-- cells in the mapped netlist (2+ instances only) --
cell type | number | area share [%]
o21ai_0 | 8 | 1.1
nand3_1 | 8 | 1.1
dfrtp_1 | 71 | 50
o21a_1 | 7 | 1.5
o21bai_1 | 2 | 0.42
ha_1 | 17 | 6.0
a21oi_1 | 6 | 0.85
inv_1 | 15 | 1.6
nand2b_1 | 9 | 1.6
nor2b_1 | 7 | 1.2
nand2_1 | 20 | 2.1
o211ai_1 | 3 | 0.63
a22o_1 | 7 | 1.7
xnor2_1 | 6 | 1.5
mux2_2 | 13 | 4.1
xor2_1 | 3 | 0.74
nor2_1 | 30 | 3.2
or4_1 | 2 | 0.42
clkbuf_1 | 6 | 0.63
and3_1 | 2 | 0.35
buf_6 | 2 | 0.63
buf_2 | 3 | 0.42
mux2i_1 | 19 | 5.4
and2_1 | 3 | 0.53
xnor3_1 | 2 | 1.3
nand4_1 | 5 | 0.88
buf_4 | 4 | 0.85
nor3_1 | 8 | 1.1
$ cat config.mk
export PLATFORM = sky130hd
export DESIGN_NAME = rv32i_mc_ctrl
export DESIGN_NICKNAME = d
export VERILOG_FILES = /design/src/rtl/rv32i_mc_ctrl.sv
export SDC_FILE = /design/constraint.sdc
export NUM_CORES = 1
export LEC_CHECK = 0
export CAP_MARGIN = 20
export CORE_MARGIN = 3
export CORE_UTILIZATION = 49
export DETAILED_ROUTE_END_ITERATION = 10
export GPL_TIMING_DRIVEN = 0
export MAX_ROUTING_LAYER = met4
export PLACE_DENSITY = 0.8
export SLEW_MARGIN = 20
export SYNTH_ARGS = -nofsm -noshare
export SYNTH_HDL_FRONTEND = slang
export SYNTH_SLANG_ARGS = --single-unit
$ cat constraint.sdc
create_clock -name i_clk -period 2.44 [get_ports i_clk]
set_input_delay 0.244 -clock i_clk [delete_from_list [all_inputs] [get_ports i_clk]]
set_output_delay 0.244 -clock i_clk [all_outputs]
set_load 0.05 [all_outputs]
--- config.mk ---
export PLATFORM = sky130hd
export DESIGN_NAME = mem_requester
export DESIGN_NICKNAME = d
export VERILOG_FILES = /design/src/rtl/mem_requester.sv
export SDC_FILE = /design/constraint.sdc
export NUM_CORES = 1
export LEC_CHECK = 0
export BUFFER_PORTS_ARGS = -buffer_cell sky130_fd_sc_hd__buf_2
export CORE_MARGIN = 1
export CORE_UTILIZATION = 48
export CTS_BUF_LIST = sky130_fd_sc_hd__clkbuf_2 sky130_fd_sc_hd__clkbuf_4 sky130_fd_sc_hd__clkbuf_8
export CTS_CLUSTER_SIZE = 25
export DETAILED_ROUTE_END_ITERATION = 12
export PLACE_DENSITY_LB_ADDON = 0.12
export REMOVE_ABC_BUFFERS = 1
export SYNTH_ARGS = -nofsm -noshare
export SYNTH_HDL_FRONTEND = slang
export SYNTH_SLANG_ARGS = --single-unit
export TNS_END_PERCENT = 20
--- constraint.sdc ---
create_clock -name clk -period 1.85 [get_ports clk]
set_clock_uncertainty 0.15 [all_clocks]
set_input_delay 0.185 -clock clk [delete_from_list [all_inputs] [get_ports clk]]
set_output_delay 0.185 -clock clk [all_outputs]
set_load 0.01 [all_outputs]
--- src/rtl/mem_requester.sv ---
// Single-outstanding initiator for the memory req/wr/memBusy protocol.
// Optional watchdog timeout enabled by defining MEM_TIMEOUT_EN.
module mem_requester #(
  parameter int MEM_ADDR_SIZE  = 32,
  parameter int MEM_WORD_SIZE  = 8,
  parameter int TIMEOUT_CYCLES = 64
) (
  input  logic                     clk,
  input  logic                     reset,
  input  logic                     cmdValid,
  output logic                     cmdReady,
  input  logic                     cmdWr,
  input  logic [MEM_ADDR_SIZE-1:0] cmdAddr,
  input  logic [MEM_WORD_SIZE-1:0] cmdData,
  output logic                     rspValid,
  input  logic                     rspReady,
  output logic [MEM_WORD_SIZE-1:0] rspData,
  output logic                     rspErr,
  output logic [MEM_ADDR_SIZE-1:0] memAddr,
  output logic [MEM_WORD_SIZE-1:0] memDataIn,
  output logic                     wr,
  output logic                     req,
  input  logic                     memBusy,
  input  logic [MEM_WORD_SIZE-1:0] memDataOut
);

  typedef enum logic [2:0] {IDLE, REQ, ACK, BUSY, RESP} state_t;

  state_t state, state_next;
  logic   started;
  logic   accept;
  logic   timeout;

  // started keeps cmdReady low until the first edge after reset release
  assign cmdReady = started && (state == IDLE) && !memBusy;
  assign accept   = cmdValid && cmdReady;
  assign req      = (state == REQ);
  assign rspValid = (state == RESP);

`ifdef MEM_TIMEOUT_EN
  localparam int CNT_W = $clog2(TIMEOUT_CYCLES + 1);
  localparam logic [CNT_W-1:0] CNT_MAX  = CNT_W'(TIMEOUT_CYCLES);
  localparam logic [CNT_W-1:0] CNT_LAST = CNT_W'(TIMEOUT_CYCLES - 1);

  logic [CNT_W-1:0] wdog;
  logic             err;

  always_ff @(posedge clk or negedge reset) begin
    if (!reset) begin
      wdog <= '0;
      err  <= 1'b0;
    end else begin
      if (accept) begin
        wdog <= '0;
        err  <= 1'b0;
      end else if (((state == ACK) || (state == BUSY)) && (wdog != CNT_MAX)) begin
        wdog <= wdog + 1'b1;
      end
      if (timeout) err <= 1'b1;
    end
  end

  // Leave ACK/BUSY on the edge where the counter reaches TIMEOUT_CYCLES
  assign timeout = ((state == ACK) || (state == BUSY)) && (wdog == CNT_LAST);
  assign rspErr  = err;
`else
  assign timeout = 1'b0;
  assign rspErr  = 1'b0;
`endif

  always_ff @(posedge clk or negedge reset) begin
    if (!reset) state <= IDLE;
    else        state <= state_next;
  end

  always_comb begin
    state_next = state;
    case (state)
      IDLE: if (accept) state_next = REQ;
      REQ:  state_next = ACK;
      ACK: begin
        if (timeout)      state_next = RESP;
        else if (memBusy) state_next = BUSY;
      end
      BUSY: begin
        if (timeout || !memBusy) state_next = RESP;
      end
      RESP: if (rspReady) state_next = IDLE;
      default: state_next = IDLE;
    endcase
  end

  always_ff @(posedge clk or negedge reset) begin
    if (!reset) begin
      started   <= 1'b0;
      memAddr   <= '0;
      memDataIn <= '0;
      wr        <= 1'b0;
      rspData   <= '0;
    end else begin
      started <= 1'b1;
      if (accept) begin
        memAddr   <= cmdAddr;
        memDataIn <= cmdData;
        wr        <= cmdWr;
      end
      if (timeout) begin
        rspData <= '0;
      end else if ((state == BUSY) && !memBusy) begin
        rspData <= wr ? '0 : memDataOut;
      end
    end
  end

endmodule

==> results.py <==
metrics = {
    "floorplanning": {
        "fp.dieH_um": 70.2,
        "core_mm2": 0.00441,
        "die_w_um": 70.2,
        "row_count": 24,
        "start_util_pct": 50.5,
        "io_pins": 107,
        "fp.dieArea_mm2": 0.00492,
    },
    "grt": {
        "grt_pass1_vias": 1860,
        "use_met3_pct": 6.35,
        "grtUsageMet2_pct": 41.0,
        "grt_first_pass_wirelength_mm": 9.07,
        "top_usage_layer": "met2",
        "grt_usage_pct": 24.2,
        "grt_start_max_net_pins": 31,
        "antenna_found_initial": 0,
        "met1_usage_pct": 29.3,
        "overflow": 0,
    },
    "critical_path": {
        "r2r_cells": 4,
        "r2r-start": "state[2]",
        "crit_path_cell_trace": "dlygate4sd3_1 > buf_2 > nor2_2 > and3_1 > buf_2",
        "path_buf_inv": 3,
        "critPathCaptureType": "output pin",
        "path_class": "in2out",
        "critical_path_required_ns": 1.51,
        "critPathMaxFanout": 4,
        "crit_slowest_cell": "dlygate4sd3_1",
        "crit_path_max_incr_delay_ns": 0.53,
        "cp_top_family": "buffers and inverters",
        "reg2reg_to": "memAddr[15]",
        "cp.arrival_ns": 1.36,
        "path_common_cell": "buf_2",
        "worstSetupStartpointType": "primary input",
        "r2r_setup_slack_ns": 0.24,
    },
    "detailed_routing": {
        "wl_mm": 5.34,
        "vias": 1697,
        "drc": 0,
        "via_per_inst": 4.75,
        "ant_nets": 0,
        "drt-initial-drc-count": 51,
        "routedWlPerCell_um": 15.0,
        "first_pass_iters": 4,
    },
    "hold_path": {
        "hold-path-cell-count": 3,
        "worstHoldEndpoint": "state[0]",
        "hold_path.class": "in2reg",
        "worstHoldStart": "cmdValid",
    },
    "yosys": {
        "ys_ff_latch": 53,
        "yosysUniqueCellTypes": 22,
        "netlist_area_mm2": 0.00223,
        "ys_seq_area_share_pct": 59.5,
        "yosys_warnings": 0,
        "syn_area_per_cell_um2": 15.6,
        "synthCells": 143,
    },
    "sta": {
        "fmax_mhz": 591,
        "fin_ws_ns": 0.158,
        "timing.final.crit_share_pct": 91.5,
        "whs_ns": 0.0436,
        "setup_viol": 0,
        "rsz0062_at_grt": "no",
        "tightest_slew_ns": 0.546,
        "relSlewSlack_pct": 63.6,
        "drv_slew": 0,
        "hold_viol_final": 0,
        "fin_tns_setup_ns": 0,
        "fin_crit_ns": 1.69,
    },
    "job": {
        "maxCapViolations": 0,
    },
    "clock_tree": {
        "postCtsSetupRepairBufs": 0,
        "cts_max_level": 2,
        "clk_latency_ns": 0.30,
        "tritoncts": "done",
        "cts_root_buffer": "clkbuf_8",
        "clock-sinks": 53,
        "cts.clk_slew.worst_paths_ns": 0.09,
        "cts_buffer_depth": 2,
        "cts_buffers": 5,
    },
    "status": {
        "status": "complete, no violations",
    },
    "power": {
        "power.density_mw_per_mm2": 1370,
        "p_leak_uw": 0.00186,
        "peakVddDrop_mv": 0.812,
    },
    "placement": {
        "gp_congestion": 0.815,
        "dp_hpwl_mm": 3.08,
        "placed_cell_area_mm2": 0.00282,
        "port_buffers": 105,
        "dp_slack_ns": 0.258,
    },
    "cells_and_area": {
        "layout_common_cells": "105 x buf_2, 53 x dfrtp_1, 52 x dlygate4sd3_1",
        "antenna_cells": 0,
        "final_common_cell": "buf_2",
        "fin_util_pct": 77.7,
        "fin_nets": 358,
        "finalInstanceArea_mm2": 0.00343,
        "drive_above_1_share_pct": 52.5,
        "num-fill-cells": 271,
        "syn_to_final_growth_pct": 53.7,
    },
}
[cells in the mapped netlist]
master	number	area [µm²]
nor2_1	2	7.51
buf_2	1	5.00
nand2b_1	8	50.1
nand4b_1	1	8.76
buf_6	4	45.0
o21ai_0	2	10.0
mux2_1	1	11.3
nor2_2	2	12.5
inv_1	1	3.75
and3_1	1	6.26
dfrtp_1	53	1330
a21oi_1	1	5.00
nand4_4	1	21.3
o21ai_1	7	35.0
nand4bb_1	1	11.3
and2_1	1	6.26
conb_1	2	7.51
mux2_4	40	601
nor3_1	1	5.00
clkbuf_1	1	3.75
nand2_1	11	41.3
buf_4	1	7.51
[stage by stage]
step	cells	total power (µW)
after floorplan	136	3160
after global placement	297	3880
after detailed placement	297	3920
after CTS	357	4700
after global routing	357	4990
final	357	4680
[cells by family after synthesis]
kind of cell | Yosys count | synth area share, %
AOI/OAI and AO/OA | 10 | 2.24
buffers and inverters | 8 | 2.92
DFF | 53 | 59.5
muxes | 41 | 27.4
other | 2 | 0.337
and+or+nand+nor | 29 | 7.63
[worst register-to-register path, cell delays in order, from the launching register on]
cell and delay, ns:
dfrtp_1 0.45, nor2_2 0.22, nand4_4 0.14, buf_4 0.23, mux2_4 0.32
[sequential cells by signal (all words and copies together) (netlist names)]
register / count
started: 1
memDataIn: 8
state: 3
rspData: 8
wr: 1
memAddr: 32
[area by class of cell]
type / instances / area, µm² / area share, %
Sequential cell: 53 / 1330 / 38.7
Timing Repair Buffer: 161 / 1100 / 32.1
Multi-Input combinational cell: 82 / 840 / 24.5
Clock buffer: 5 / 68.8 / 2.01
Tap cell: 52 / 65.1 / 1.90
Clock inverter: 3 / 25.0 / 0.730
Inverter: 1 / 3.75 / 0.109
[power breakdown]
group | internal [µW] | leakage [µW] | switching, µW
Sequential | 1700 | 0.000651 | 333
Combinational | 1170 | 0.00117 | 810
Clock | 274 | 0.0000447 | 397
[how the worst max path moves through the flow]
| stage | start | to | slack, ns | cells after the start |
|---|---|---|---|---|
| final | memBusy | cmdReady | 0.16 | 5 |
| after global placement | state[2] | memAddr[23] | 0.28 | 4 |
| after global routing | memBusy | cmdReady | 0.11 | 5 |
| after floorplan | state[0] | memAddr[23] | -0.24 | 3 |
| after detailed placement | state[2] | memDataIn[2] | 0.26 | 4 |
| after CTS | memBusy | cmdReady | 0.15 | 5 |
[routing by layer]
metal	vias to the layer above	routed length (µm)
met1	805	2240
li1	801	-
met3	16	306
met5	-	0
met2	75	2630
met4	0	170
[what timing repair did]
action | in CTS | in global routing
hold buffers | 52 | 0
endpoints found under the setup margin | 0 | 0
endpoints found under the hold margin | 74 | 0
resized for setup | 0 | 0
Power figures use the tool's default switching activity.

Task prompt>
Give back exactly the lines above starting at the line where "memAddr[23] | -0.24 | 3 |" appears and ending at the line where "action | in CTS | in global routing" appears, both included, with no other lines.

Expected output>
| after floorplan | state[0] | memAddr[23] | -0.24 | 3 |
| after detailed placement | state[2] | memDataIn[2] | 0.26 | 4 |
| after CTS | memBusy | cmdReady | 0.15 | 5 |
[routing by layer]
metal	vias to the layer above	routed length (µm)
met1	805	2240
li1	801	-
met3	16	306
met5	-	0
met2	75	2630
met4	0	170
[what timing repair did]
action | in CTS | in global routing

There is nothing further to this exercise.